Look through the records below and collect all lines that hold the string "gold".

Supplied information:
____________
From an optimization exercise on the open Yosys and OpenROAD flow, aimed at small area, a short achievable clock period and few clock cycles; shortcuts taken in it are not production practice.
Where RTL was checked, it was by simulation tests only, not by an equivalence proof against the original.
No functional check of the RTL was part of runs 3 and 4.
In runs 3 to 5 the design's own scripts or RTL, not TritonCTS, make the clock network.
The clock input has no modelled driver; a real chip could not lean on it and would need a root buffer or a full tree.
Power and IR drop assume default switching activity.

File: design/flow/flow/run.sh
#!/bin/bash
# Own layout flow: the standard synthesis (standard.sh synth, unchanged),
# then the gates between the registers re-mapped for area (remap.sh; registers
# untouched, equivalence checked), then the standard layout steps with
# minimum-size port buffers and a clock tree of clkbuf_8 without dummy loads.
set -euo pipefail
W=$PWD
F=$W/flow
R=$W/orfs/results/sky130hd/S_Axi_Lite/base
mkdir -p "$W/remap"
bash standard.sh synth > "$W/synth.log" 2>&1
cp "$R/1_2_yosys.v" "$W/remap/std_synth.v"
bash "$F/remap.sh" "$W/remap/std_synth.v" "$W/remap/remapped.v" "$W/remap" > "$W/remap.log" 2>&1
cp "$W/remap/remapped.v" "$R/1_2_yosys.v"
rm -f "$R/1_synth.odb" "$R/1_synth.sdc"
export BUFFER_PORTS_ARGS="-buffer_cell sky130_fd_sc_hd__buf_1"
export CTS_ARGS="-sink_clustering_enable -repair_clock_nets -dont_use_dummy_load -root_buf sky130_fd_sc_hd__clkbuf_16 -buf_list sky130_fd_sc_hd__clkbuf_8"
bash standard.sh > "$W/layout.log" 2>&1
File: design/flow/flow/amap.abc
strash
dch
amap
topo
File: design/flow/flow/map_a.abc
strash
dch
map -a
topo
File: design/flow/flow/remap.sh
#!/bin/bash
set -uo pipefail
STD=$1; OUT=$2; D=$3
F=$(cd "$(dirname "$0")" && pwd)
LIB=$FLOW_HOME/platforms/sky130hd/lib/sky130_fd_sc_hd__tt_025C_1v80.lib
DU=$(grep -o 'sky130_fd_sc_hd__lpflow_[a-z0-9_]*\|sky130_fd_sc_hd__probe[a-z0-9_]*' "$LIB" | sort -u | sed 's/^/-dont_use /' | tr '\n' ' ')
best=""; best_area=""
cp "$STD" "$OUT"
for sc in map_a amap; do
  cat > "$D/remap_$sc.ys" <<EOY
read_liberty -ignore_miss_func $LIB
blackbox =sky130_fd_sc_hd__*df* =sky130_fd_sc_hd__*dl* =sky130_fd_sc_hd__*sdf*
read_verilog $STD
hierarchy -top S_Axi_Lite
flatten
opt_clean
abc -liberty $LIB $DU -script $F/$sc.abc
opt_clean -purge
rename -hide w:*.*
opt_clean -purge
hilomap -singleton -hicell sky130_fd_sc_hd__conb_1 HI -locell sky130_fd_sc_hd__conb_1 LO
opt_clean -purge
tee -o $D/remap_$sc.stat stat -liberty $LIB
write_verilog -noattr -nohex -nodec $D/remap_$sc.v
EOY
  yosys -l "$D/remap_$sc.log" -s "$D/remap_$sc.ys" > /dev/null 2>&1 || continue
  cat > "$D/equiv_$sc.ys" <<EOY
read_liberty -ignore_miss_func $LIB
read_verilog $STD
rename S_Axi_Lite gold
read_verilog $D/remap_$sc.v
rename S_Axi_Lite gate
hierarchy -check
flatten gold gate
rename -hide w:_*
opt_clean
equiv_make gold gate equiv
hierarchy -top equiv
equiv_simple -seq 2
equiv_induct
equiv_status -assert
EOY
  yosys -l "$D/equiv_$sc.log" -s "$D/equiv_$sc.ys" > /dev/null 2>&1 || { echo "remap $sc: not proven equivalent, skipped"; continue; }
  # every register instance of the standard netlist must still be there
  a=$(grep -o '^ *sky130_fd_sc_hd__e\?df[a-z0-9_]* [^ ]*' "$STD" | sort | md5sum)
  b=$(grep -o '^ *sky130_fd_sc_hd__e\?df[a-z0-9_]* [^ ]*' "$D/remap_$sc.v" | sort | md5sum)
  [[ "$a" == "$b" ]] || { echo "remap $sc: registers differ, skipped"; continue; }
  area=$(grep -o "Chip area for module '\\\\S_Axi_Lite': [0-9.]*" "$D/remap_$sc.stat" | awk '{print $NF}')
  echo "remap $sc: area $area"
  if [[ -z "$best" ]] || awk "BEGIN{exit !($area < $best_area)}"; then best=$sc; best_area=$area; fi
done
if [[ -n "$best" ]]; then cp "$D/remap_$best.v" "$OUT"; echo "using remap $best"; else echo "using the standard netlist"; fi
File: design/flow/standard.sh
#!/bin/bash
# synth_recipe.tcl (not shown) runs the flow's synth.tcl, then flattens the netlist and writes it again
# the make line also repeats each setting of config.mk as NAME=value (left out here)
make -C /OpenROAD-flow-scripts/flow DESIGN_CONFIG=/design/flow/config.mk WORK_HOME=/design/flow/orfs CLKGATE_MAP_FILE= SYNTH_SCRIPT=/design/flow/synth_recipe.tcl "${@:-finish}"
File: design/flow/config.mk
export PLATFORM = sky130hd
export DESIGN_NAME = S_Axi_Lite
export DESIGN_NICKNAME = S_Axi_Lite
export VERILOG_FILES = /design/flow/design.v
export SDC_FILE = /design/flow/constraint.sdc
export NUM_CORES = 4
export LEC_CHECK = 0
export CAP_MARGIN = 20
export CORE_MARGIN = 2
export CORE_UTILIZATION = 60
export SETUP_SLACK_MARGIN = 2.45
export SLEW_MARGIN = 20
File: design/flow/constraint.sdc
create_clock -name core_clock -period 4.0 [get_ports {S_AXI_ACLK}]
set_input_delay 0.8000 -clock core_clock [delete_from_list [all_inputs] [get_ports {S_AXI_ACLK}]]
set_output_delay 0.8000 -clock core_clock [all_outputs]
set_load 0.01 [all_outputs]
____________
Exercise response:
rename S_Axi_Lite gold
flatten gold gate
equiv_make gold gate equiv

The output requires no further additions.